Addressing the curse of dimensionality
We can represent users via features such as gender, age group, location, behavior, etc. However, one concern with applying bandits conditioned on these features is the curse of dimensionality. More dimensions leads to less data for each combination of dimensions.
Yahoo addressed this by applying PCA for dimensionality reduction before learning a policy via LinUCB. … For feature reduction, they projected user features onto article features and then clustered users into five groups where users in each group had similar preferences. This reduced the 1.2k user features into five features. Article features were also reduced in a similar manner.
Deezer compared between representing users as clusters (semi-personalization) vs. user features (full personalization). For semi-personalization, users were clustered into 100 groups via k-means clustering on past behavior. This resulted in clusters of users with similar musical tastes. They then trained a separate bandit for each cluster. For full personalization, users were represented via a 97-dimension vector which summarizes user preferences for genres, moods, countries, etc. The vector was obtained by factorizing the user-song interaction matrix. They then trained a contextual bandit on these user features.
The semi-personalized approach outperformed the fully personalized alternative. Because the semi-personalized bandits were trained on user clusters, each bandit received more feedback and was thus able to learn more effectively and rank playlists faster.
Warm-starting bandits for better user experience
To ensure our bandits provide a good user experience from the very first interaction, it’s typical to learn from previously logged user interactions to warm-start the bandit.
Doordash shared how they warm-start their cuisine bandits via higher-level regional data. For each cuisine, they learn a bandit policy at multiple levels (i.e., regional, subregional, user). The top-level bandit is initialized at Beta(α=1, β=1). Then, for each lower-level bandit, they update α by adding the average number of orders for the cuisine (at that level) and update β by adding the average number of orders for other cuisines (at that level). Finally, for the user-level bandit, α and β are updated with the user’s order data. As a result, a new user’s cuisine bandit is warm-started with higher-level marketplace data before each new order updates the bandit with their personal preferences.

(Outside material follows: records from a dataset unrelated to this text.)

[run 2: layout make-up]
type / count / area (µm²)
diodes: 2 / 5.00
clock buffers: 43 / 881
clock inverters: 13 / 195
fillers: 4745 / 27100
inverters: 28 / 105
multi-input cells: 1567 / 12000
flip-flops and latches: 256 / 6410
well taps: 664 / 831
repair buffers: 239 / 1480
--- src/rtl/ts_pkt_ctrl.sv ---
module ts_pkt_ctrl
  import ts_pkt_pkg::*;
#(
  parameter int PKT_LEN    = 188,
  parameter int WORD_BYTES = 8,
  localparam int CNT_W  = $clog2(PKT_LEN),
  localparam int LANE_W = $clog2(WORD_BYTES)
) (
  input  logic              clk,
  input  logic              rst,
  input  logic              cap_vld,
  input  logic              cap_sop,
  input  logic              cap_err,
  input  logic              cfg_big,
  input  logic              fifo_full,
  input  logic              ts_vld,
  output logic              accept,
  output logic              start,
  output logic              word_done,
  output logic              word_keep,
  output logic [LANE_W-1:0] lane,
  output logic              be_cur,
  output logic              perr_q,
  output logic              serr_q,
  output logic              st_fire,
  output logic              ts_req
);
  wr_state_e        state_q;
  logic [CNT_W-1:0] cnt_q;
  logic [CNT_W-1:0] pos;
  logic             be_q;
  logic             restart;
  logic             last;

  always_comb begin
    start     = cap_vld && cap_sop && (state_q != ST_WAIT);
    restart   = cap_vld && cap_sop && (state_q == ST_COLLECT);
    accept    = cap_vld && ((state_q == ST_COLLECT) || (state_q == ST_IDLE && cap_sop));
    pos       = start ? '0 : cnt_q;
    lane      = pos[LANE_W-1:0];
    last      = accept && (pos == CNT_W'(PKT_LEN - 1));
    word_done = accept && ((&lane) || last);
    word_keep = word_done && !fifo_full;
    be_cur    = start ? cfg_big : be_q;
    st_fire   = (state_q == ST_WAIT) && ts_vld && !fifo_full;
  end

  always_ff @(posedge clk) begin
    if (rst) begin
      state_q <= ST_IDLE;
      cnt_q   <= '0;
      be_q    <= 1'b0;
      perr_q  <= 1'b0;
      serr_q  <= 1'b0;
      ts_req  <= 1'b0;
    end else begin
      ts_req <= last;
      if (start) be_q <= cfg_big;
      if (accept) begin
        cnt_q   <= last ? '0 : pos + 1'b1;
        state_q <= last ? ST_WAIT : ST_COLLECT;
        if (state_q == ST_IDLE) begin
          perr_q <= fifo_full || cap_err;
          serr_q <= 1'b0;
        end else begin
          perr_q <= perr_q || fifo_full || cap_err;
          serr_q <= serr_q || restart;
        end
      end else if (st_fire) begin
        state_q <= ST_IDLE;
      end
    end
  end

  AST_CNT_BOUND: assert property (@(posedge clk) disable iff (rst)
    cnt_q < CNT_W'(PKT_LEN));
  AST_REQ_PULSE: assert property (@(posedge clk) disable iff (rst)
    ts_req |=> !ts_req);
  AST_REQ_WAITS: assert property (@(posedge clk) disable iff (rst)
    ts_req |-> (state_q == ST_WAIT));
endmodule

--- src/rtl/ts_lane_packer.sv ---
module ts_lane_packer #(
  parameter int WORD_BYTES = 8,
  parameter int BYTE_W     = 8,
  localparam int LANE_W = $clog2(WORD_BYTES),
  localparam int WORD_W = WORD_BYTES * BYTE_W
) (
  input  logic              clk,
  input  logic              rst,
  input  logic              accept,
  input  logic              clear,
  input  logic              word_done,
  input  logic              drop,
  input  logic              big,
  input  logic [LANE_W-1:0] lane,
  input  logic [BYTE_W-1:0] byte_in,
  output logic [WORD_W-1:0] merged
);
  logic [WORD_W-1:0] lanes_q;
  logic [LANE_W-1:0] slot;

  always_comb begin
    slot   = big ? (LANE_W'(WORD_BYTES - 1) - lane) : lane;
    merged = clear ? '0 : lanes_q;
    for (int k = 0; k < WORD_BYTES; k++) begin
      if (LANE_W'(k) == slot) merged[k*BYTE_W +: BYTE_W] = drop ? '0 : byte_in;
    end
  end

  always_ff @(posedge clk) begin
    if (rst) lanes_q <= '0;
    else if (accept) lanes_q <= word_done ? '0 : merged;
  end
endmodule
File: src/rtl/lac_pkg.sv
package lac_pkg;
    typedef logic [7:0] byte_t;

    localparam byte_t OP_RESET = 8'h00;
    localparam byte_t OP_RUN   = 8'h01;
    localparam byte_t OP_IDENT = 8'h02;
    localparam byte_t OP_META  = 8'h04;
    localparam byte_t OP_DIV   = 8'h80;
    localparam byte_t OP_LEN   = 8'h81;
    localparam byte_t OP_FLAGS = 8'h82;
    localparam byte_t OP_POST  = 8'h83;

    localparam int ID_LEN = 4;
    localparam int ID_IDX_W = $clog2(ID_LEN);

    function automatic byte_t id_sig(input logic [ID_IDX_W-1:0] idx);
        case (idx)
            2'd0:    return 8'h31;
            2'd1:    return 8'h53;
            2'd2:    return 8'h4C;
            default: return 8'h4F;
        endcase
    endfunction
endpackage

File: src/rtl/lac_framer.sv
module lac_framer
    import lac_pkg::*;
#(
    parameter int ARG_BYTES = 4,
    localparam int ARG_W = 8 * ARG_BYTES
) (
    input  logic             clk,
    input  logic             rst,
    input  logic             in_valid,
    input  byte_t            in_byte,
    output logic             short_valid,
    output byte_t            short_op,
    output logic             long_valid,
    output byte_t            long_op,
    output logic [ARG_W-1:0] long_arg
);
    localparam int CNT_W = $clog2(ARG_BYTES + 1);

    logic [CNT_W-1:0] slot;
    byte_t            op_hold;
    logic [ARG_W-1:0] acc;
    logic [ARG_W-1:0] acc_next;

    assign acc_next = {in_byte, acc[ARG_W-1:8]};

    always_ff @(posedge clk) begin
        if (rst) begin
            slot        <= '0;
            op_hold     <= '0;
            acc         <= '0;
            short_valid <= 1'b0;
            short_op    <= '0;
            long_valid  <= 1'b0;
            long_op     <= '0;
            long_arg    <= '0;
        end else begin
            short_valid <= 1'b0;
            long_valid  <= 1'b0;
            if (in_valid) begin
                if (slot == '0) begin
                    if (in_byte[7]) begin
                        op_hold <= in_byte;
                        slot    <= CNT_W'(1);
                    end else begin
                        short_valid <= 1'b1;
                        short_op    <= in_byte;
                    end
                end else begin
                    acc <= acc_next;
                    if (slot == CNT_W'(ARG_BYTES)) begin
                        slot       <= '0;
                        long_valid <= 1'b1;
                        long_op    <= op_hold;
                        long_arg   <= acc_next;
                    end else begin
                        slot <= slot + CNT_W'(1);
                    end
                end
            end
        end
    end
endmodule

File: src/rtl/lac_cfg_bank.sv
module lac_cfg_bank
    import lac_pkg::*;
#(
    parameter int ARG_W  = 32,
    parameter int DIV_W  = 24,
    parameter int FLAG_W = 16
) (
    input  logic              clk,
    input  logic              rst,
    input  logic              clear,
    input  logic              run,
    input  logic              wr_en,
    input  byte_t             wr_op,
    input  logic [ARG_W-1:0]  wr_val,
    output logic              armed,
    output logic [DIV_W-1:0]  divider,
    output logic [ARG_W-1:0]  cap_len,
    output logic [ARG_W-1:0]  post_len,
    output logic [FLAG_W-1:0] flags
);
    always_ff @(posedge clk) begin
        if (rst || clear) begin
            armed    <= 1'b0;
            divider  <= '0;
            cap_len  <= '0;
            post_len <= '0;
            flags    <= '0;
        end else begin
            if (run) armed <= 1'b1;
            if (wr_en) begin
                case (wr_op)
                    OP_DIV:   divider  <= wr_val[DIV_W-1:0];
                    OP_LEN:   cap_len  <= wr_val;
                    OP_FLAGS: flags    <= wr_val[FLAG_W-1:0];
                    OP_POST:  post_len <= wr_val;
                    default:  ;
                endcase
            end
        end
    end
endmodule

File: src/rtl/lac_id_tx.sv
module lac_id_tx
    import lac_pkg::*;
(
    input  logic  clk,
    input  logic  rst,
    input  logic  start,
    input  logic  abort,
    input  logic  tx_ready,
    output logic  tx_valid,
    output byte_t tx_byte
);
    logic                busy;
    logic [ID_IDX_W-1:0] idx;

    always_ff @(posedge clk) begin
        if (rst || abort) begin
            busy <= 1'b0;
            idx  <= '0;
        end else if (!busy) begin
            if (start) begin
                busy <= 1'b1;
                idx  <= '0;
            end
        end else if (tx_ready) begin
            if (idx == ID_IDX_W'(ID_LEN - 1)) begin
                busy <= 1'b0;
                idx  <= '0;
            end else begin
                idx <= idx + ID_IDX_W'(1);
            end
        end
    end

    assign tx_valid = busy;
    assign tx_byte  = id_sig(idx);
endmodule

File: src/rtl/lac_cmd_decoder.sv
module lac_cmd_decoder
    import lac_pkg::*;
#(
    parameter int ARG_BYTES = 4,
    parameter int DIV_W     = 24,
    parameter int FLAG_W    = 16,
    localparam int ARG_W    = 8 * ARG_BYTES
) (
    input  logic              clk,
    input  logic              rst,
    input  logic              rx_valid,
    input  logic [7:0]        rx_byte,
    output logic              tx_valid,
    input  logic              tx_ready,
    output logic [7:0]        tx_byte,
    output logic              wr_strobe,
    output logic [7:0]        wr_opcode,
    output logic [ARG_W-1:0]  wr_arg,
    output logic              soft_rst,
    output logic              run_pulse,
    output logic              meta_pulse,
    output logic              armed,
    output logic [DIV_W-1:0]  divider,
    output logic [ARG_W-1:0]  cap_len,
    output logic [ARG_W-1:0]  post_len,
    output logic [FLAG_W-1:0] flags
);
    logic  short_valid;
    byte_t short_op;
    logic  id_start;

    lac_framer #(.ARG_BYTES(ARG_BYTES)) u_framer (
        .clk        (clk),
        .rst        (rst),
        .in_valid   (rx_valid),
        .in_byte    (rx_byte),
        .short_valid(short_valid),
        .short_op   (short_op),
        .long_valid (wr_strobe),
        .long_op    (wr_opcode),
        .long_arg   (wr_arg)
    );

    assign soft_rst   = short_valid && (short_op == OP_RESET);
    assign run_pulse  = short_valid && (short_op == OP_RUN);
    assign meta_pulse = short_valid && (short_op == OP_META);
    assign id_start   = short_valid && (short_op == OP_IDENT);

    lac_cfg_bank #(.ARG_W(ARG_W), .DIV_W(DIV_W), .FLAG_W(FLAG_W)) u_cfg (
        .clk     (clk),
        .rst     (rst),
        .clear   (soft_rst),
        .run     (run_pulse),
        .wr_en   (wr_strobe),
        .wr_op   (wr_opcode),
        .wr_val  (wr_arg),
        .armed   (armed),
        .divider (divider),
        .cap_len (cap_len),
        .post_len(post_len),
        .flags   (flags)
    );

    lac_id_tx u_idtx (
        .clk     (clk),
        .rst     (rst),
        .start   (id_start),
        .abort   (soft_rst),
        .tx_ready(tx_ready),
        .tx_valid(tx_valid),
        .tx_byte (tx_byte)
    );
endmodule

File: config.mk
export PLATFORM = sky130hd
export DESIGN_NAME = lac_cmd_decoder
export DESIGN_NICKNAME = d
export VERILOG_FILES = /design/src/rtl/lac_pkg.sv /design/src/rtl/lac_framer.sv /design/src/rtl/lac_cfg_bank.sv /design/src/rtl/lac_id_tx.sv /design/src/rtl/lac_cmd_decoder.sv
export SDC_FILE = /design/constraint.sdc
export NUM_CORES = 1
export LEC_CHECK = 0
export CORE_MARGIN = 2
export CORE_UTILIZATION = 25
export DETAILED_ROUTE_END_ITERATION = 10
export PLACE_DENSITY_LB_ADDON = 0.05
export SETUP_SLACK_MARGIN = 0.15
export SYNTH_ARGS = -nofsm -noshare
export SYNTH_HDL_FRONTEND = slang
export SYNTH_HIERARCHICAL = 1
export SYNTH_SLANG_ARGS = --single-unit
File: constraint.sdc
create_clock -name clk -period 6.05 [get_ports clk]
set_input_delay 0.605 -clock clk [delete_from_list [all_inputs] [get_ports clk]]
set_output_delay 0.605 -clock clk [all_outputs]
set_load 0.1 [all_outputs]
**config.mk**
```make
export PLATFORM = sky130hd
export DESIGN_NAME = alu16_flags
export DESIGN_NICKNAME = d
export VERILOG_FILES = /design/src/rtl/alu16_pkg.sv /design/src/rtl/alu16_decode.sv /design/src/rtl/alu16_core.sv /design/src/rtl/alu16_flagreg.sv /design/src/rtl/alu16_flags.sv
export SDC_FILE = /design/constraint.sdc
export NUM_CORES = 1
export LEC_CHECK = 0
export ABC_AREA = 1
export ABC_CLOCK_PERIOD_IN_PS = 7170
export CORE_ASPECT_RATIO = 0.75
export CORE_MARGIN = 1
export CORE_UTILIZATION = 50
export CTS_BUF_LIST = sky130_fd_sc_hd__clkbuf_4 sky130_fd_sc_hd__clkbuf_8 sky130_fd_sc_hd__clkbuf_16
export CTS_CLUSTER_SIZE = 25
export DETAILED_ROUTE_END_ITERATION = 7
export DONT_BUFFER_PORTS = 1
export SETUP_SLACK_MARGIN = 0.2
export SLEW_MARGIN = 20
export SYNTH_ARGS = -nofsm -noshare
export SYNTH_HDL_FRONTEND = slang
export SYNTH_SLANG_ARGS = --single-unit
```
**constraint.sdc**
```tcl
create_clock -name clk -period 7.17 [get_ports clk]
set_input_delay 1.0755 -clock clk [delete_from_list [all_inputs] [get_ports clk]]
set_output_delay 1.0755 -clock clk [all_outputs]
set_load 0.03 [all_outputs]
```
--- config.mk ---
export PLATFORM = sky130hd
export DESIGN_NAME = flashDmaEngine
export DESIGN_NICKNAME = d
export VERILOG_FILES = /design/src/rtl/fdmaPkg.sv /design/src/rtl/fdmaDatapath.sv /design/src/rtl/fdmaCtrl.sv /design/src/rtl/flashDmaEngine.sv
export SDC_FILE = /design/constraint.sdc
export NUM_CORES = 1
export LEC_CHECK = 0
export BUFFER_PORTS_ARGS = -buffer_cell sky130_fd_sc_hd__buf_4
export CAP_MARGIN = 20
export CORE_MARGIN = 3
export CORE_UTILIZATION = 59
export CTS_CLUSTER_DIAMETER = 80
export DETAILED_ROUTE_END_ITERATION = 12
export GPL_ROUTABILITY_DRIVEN = 1
export GPL_TIMING_DRIVEN = 0
export PLACE_DENSITY = 0.91
export REMOVE_ABC_BUFFERS = 1
export SETUP_SLACK_MARGIN = 0.3
export SLEW_MARGIN = 40
export SYNTH_ARGS = -nofsm -noshare
export SYNTH_HDL_FRONTEND = slang
export SYNTH_SLANG_ARGS = --single-unit
export TNS_END_PERCENT = 10
--- constraint.sdc ---
create_clock -name clk -period 4.5 [get_ports clk]
set_input_delay 0.45 -clock clk [delete_from_list [all_inputs] [get_ports clk]]
set_output_delay 0.45 -clock clk [all_outputs]
set_load 0.1 [all_outputs]
--- src/rtl/fdmaPkg.sv ---
package fdmaPkg;

  typedef enum logic [2:0] {
    ST_IDLE,
    ST_RD_REQ,
    ST_RD_RSP,
    ST_WR_REQ,
    ST_WR_RSP
  } dmaState_t;

  // Strobes from the sequencer into the datapath
  typedef struct packed {
    logic loadData;
    logic stepFlash;
    logic stepDram;
    logic stepLen;
    logic addSum;
  } dpStrobe_t;

  localparam logic [2:0] REG_MODE   = 3'd0;
  localparam logic [2:0] REG_FPTR   = 3'd1;
  localparam logic [2:0] REG_DPTR   = 3'd2;
  localparam logic [2:0] REG_LEN    = 3'd3;
  localparam logic [2:0] REG_SUM    = 3'd4;
  localparam logic [2:0] REG_STATUS = 3'd5;

  localparam int BIT_GO   = 0;
  localparam int BIT_DIR  = 1;
  localparam int BIT_SUM  = 2;
  localparam int BIT_DONE = 1;
  localparam int BIT_ERR  = 2;

endpackage

--- src/rtl/fdmaDatapath.sv ---
module fdmaDatapath
  import fdmaPkg::*;
#(
  parameter int ADDR_W = 32,
  parameter int DATA_W = 32
) (
  input  logic              clk,
  input  logic              rstN,
  input  logic              regWrEn,
  input  logic [2:0]        regAddr,
  input  logic [DATA_W-1:0] regWrData,
  input  logic              cfgLock,
  input  dpStrobe_t         strobe,
  input  logic              srcIsDram,
  input  logic [DATA_W-1:0] flashRspData,
  input  logic [DATA_W-1:0] dramRspData,
  output logic [ADDR_W-1:0] flashPtr,
  output logic [ADDR_W-1:0] dramPtr,
  output logic [ADDR_W-1:0] xferLen,
  output logic [DATA_W-1:0] sumAcc,
  output logic [DATA_W-1:0] dataBuf,
  output logic              lenZero,
  output logic              lenLast
);

  localparam int STEP_BYTES = DATA_W / 8;
  localparam int LSB_W      = $clog2(STEP_BYTES);
  localparam logic [ADDR_W-1:0] STEP_A = ADDR_W'(STEP_BYTES);

  logic cfgWr;
  assign cfgWr = regWrEn && !cfgLock;

  always_ff @(posedge clk) begin
    if (!rstN) begin
      flashPtr <= '0;
      dramPtr  <= '0;
      xferLen  <= '0;
      sumAcc   <= '0;
      dataBuf  <= '0;
    end else begin
      if (cfgWr) begin
        case (regAddr)
          REG_FPTR: flashPtr <= regWrData[ADDR_W-1:0];
          REG_DPTR: dramPtr  <= regWrData[ADDR_W-1:0];
          REG_LEN:  xferLen  <= {regWrData[ADDR_W-1:LSB_W], {LSB_W{1'b0}}};
          REG_SUM:  sumAcc   <= regWrData;
          default: ;
        endcase
      end
      if (strobe.loadData)  dataBuf  <= srcIsDram ? dramRspData : flashRspData;
      if (strobe.addSum)    sumAcc   <= sumAcc + flashRspData;
      if (strobe.stepFlash) flashPtr <= flashPtr + STEP_A;
      if (strobe.stepDram)  dramPtr  <= dramPtr + STEP_A;
      if (strobe.stepLen)   xferLen  <= xferLen - STEP_A;
    end
  end

  assign lenZero = (xferLen == '0);
  assign lenLast = (xferLen == STEP_A);

endmodule

--- src/rtl/fdmaCtrl.sv ---
module fdmaCtrl
  import fdmaPkg::*;
(
  input  logic      clk,
  input  logic      rstN,
  input  logic      regWrEn,
  input  logic [2:0] regAddr,
  input  logic [2:0] regWrBits,
  input  logic      lenZero,
  input  logic      lenLast,
  input  logic      flashReqReady,
  input  logic      flashRspValid,
  input  logic      flashRspErr,
  input  logic      dramReqReady,
  input  logic      dramRspValid,
  input  logic      dramRspErr,
  output logic      flashReqValid,
  output logic      flashReqWrite,
  output logic      dramReqValid,
  output logic      dramReqWrite,
  output dpStrobe_t strobe,
  output logic      busy,
  output logic      doneFlag,
  output logic      errFlag,
  output logic      toFlash,
  output logic      sumMode
);

  dmaState_t state, nextState;
  logic modeWr, statWr, goReq, badMode;
  logic srcReady, srcRspValid, srcRspErr;
  logic dstReady, dstRspValid, dstRspErr;
  logic doneSet, errSet, readPhase, writePhase;

  assign modeWr  = regWrEn && (regAddr == REG_MODE);
  assign statWr  = regWrEn && (regAddr == REG_STATUS);
  assign goReq   = modeWr && regWrBits[BIT_GO] && (state == ST_IDLE);
  assign badMode = regWrBits[BIT_SUM] && regWrBits[BIT_DIR];

  // Source is DRAM when moving toward flash; destination is the other side
  assign srcReady    = toFlash ? dramReqReady  : flashReqReady;
  assign srcRspValid = toFlash ? dramRspValid  : flashRspValid;
  assign srcRspErr   = toFlash ? dramRspErr    : flashRspErr;
  assign dstReady    = toFlash ? flashReqReady : dramReqReady;
  assign dstRspValid = toFlash ? flashRspValid : dramRspValid;
  assign dstRspErr   = toFlash ? flashRspErr   : dramRspErr;

  always_comb begin
    nextState = state;
    strobe    = '0;
    doneSet   = 1'b0;
    errSet    = 1'b0;
    case (state)
      ST_IDLE: begin
        if (goReq) begin
          if (badMode)      errSet    = 1'b1;
          else if (lenZero) doneSet   = 1'b1;
          else              nextState = ST_RD_REQ;
        end
      end
      ST_RD_REQ: if (srcReady) nextState = ST_RD_RSP;
      ST_RD_RSP: begin
        if (srcRspValid) begin
          if (srcRspErr) begin
            errSet    = 1'b1;
            nextState = ST_IDLE;
          end else if (sumMode) begin
            strobe.addSum    = 1'b1;
            strobe.stepFlash = 1'b1;
            strobe.stepLen   = 1'b1;
            if (lenLast) begin
              doneSet   = 1'b1;
              nextState = ST_IDLE;
            end else begin
              nextState = ST_RD_REQ;
            end
          end else begin
            strobe.loadData = 1'b1;
            nextState       = ST_WR_REQ;
          end
        end
      end
      ST_WR_REQ: if (dstReady) nextState = ST_WR_RSP;
      ST_WR_RSP: begin
        if (dstRspValid) begin
          if (dstRspErr) begin
            errSet    = 1'b1;
            nextState = ST_IDLE;
          end else begin
            strobe.stepFlash = 1'b1;
            strobe.stepDram  = 1'b1;
            strobe.stepLen   = 1'b1;
            if (lenLast) begin
              doneSet   = 1'b1;
              nextState = ST_IDLE;
            end else begin
              nextState = ST_RD_REQ;
            end
          end
        end
      end
      default: nextState = ST_IDLE;
    endcase
  end

  always_ff @(posedge clk) begin
    if (!rstN) begin
      state    <= ST_IDLE;
      toFlash  <= 1'b0;
      sumMode  <= 1'b0;
      doneFlag <= 1'b0;
      errFlag  <= 1'b0;
    end else begin
      state <= nextState;
      if (modeWr && state == ST_IDLE) begin
        toFlash <= regWrBits[BIT_DIR];
        sumMode <= regWrBits[BIT_SUM];
      end
      // A set in the same cycle as a clear wins
      doneFlag <= doneSet | (doneFlag & ~(statWr & regWrBits[BIT_DONE]));
      errFlag  <= errSet  | (errFlag  & ~(statWr & regWrBits[BIT_ERR]));
    end
  end

  assign busy       = (state != ST_IDLE);
  assign readPhase  = (state == ST_RD_REQ);
  assign writePhase = (state == ST_WR_REQ);

  assign flashReqValid = (readPhase && !toFlash) || (writePhase && toFlash);
  assign dramReqValid  = (readPhase && toFlash) || (writePhase && !toFlash);
  assign flashReqWrite = writePhase;
  assign dramReqWrite  = writePhase;

  p_one_master_r11: assert property (@(posedge clk) disable iff (!rstN)
    !(flashReqValid && dramReqValid));

  p_sum_no_dram_r4: assert property (@(posedge clk) disable iff (!rstN)
    (busy && sumMode) |-> !dramReqValid);

  p_no_bad_run_r5: assert property (@(posedge clk) disable iff (!rstN)
    busy |-> !(sumMode && toFlash));

  p_err_ends_run_r8: assert property (@(posedge clk) disable iff (!rstN)
    $rose(errFlag) |-> !busy);

endmodule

Another approach is to warm-start user preferences using data collected via a random policy. Yahoo learned user-specific CTR estimates (on random data) which were then added to context-free CTR estimates for news recommendations. They found that bandits warm-started with user preferences data were able to beat the context-free bandits.
Data collected via a greedy policy can also be helpful for warm-start. Twitter warm-started their bandit on data collected by a greedy policy and found that warm-starting for more epochs (500 vs. 100) led to improved metrics on the test set.
Evaluating bandits via off-policy evaluation
Several bandit implementations (e.g., Netflix, Yahoo) cite the replay method by Li et al. for off-policy evaluation. Replay assumes that (i) individual events are independently and identically distributed and (ii) the logging policy chose each arm uniformly at random. The paper then states that the latter assumption can be weakened so any randomized policy—not just uniform random—can be used. (My understanding is that randomness is required for sufficient support and thus uniform randomness isn’t strictly necessary.)
During evaluation, replay takes in the new policy (to be evaluated) and the logged policy events. If the new policy chooses the same action as the logged policy, the event is added to the history and the reward is updated. If not, the event is ignored with no reward update. (Counterfactual evaluation via Inverse Propensity Scoring is another alternative.)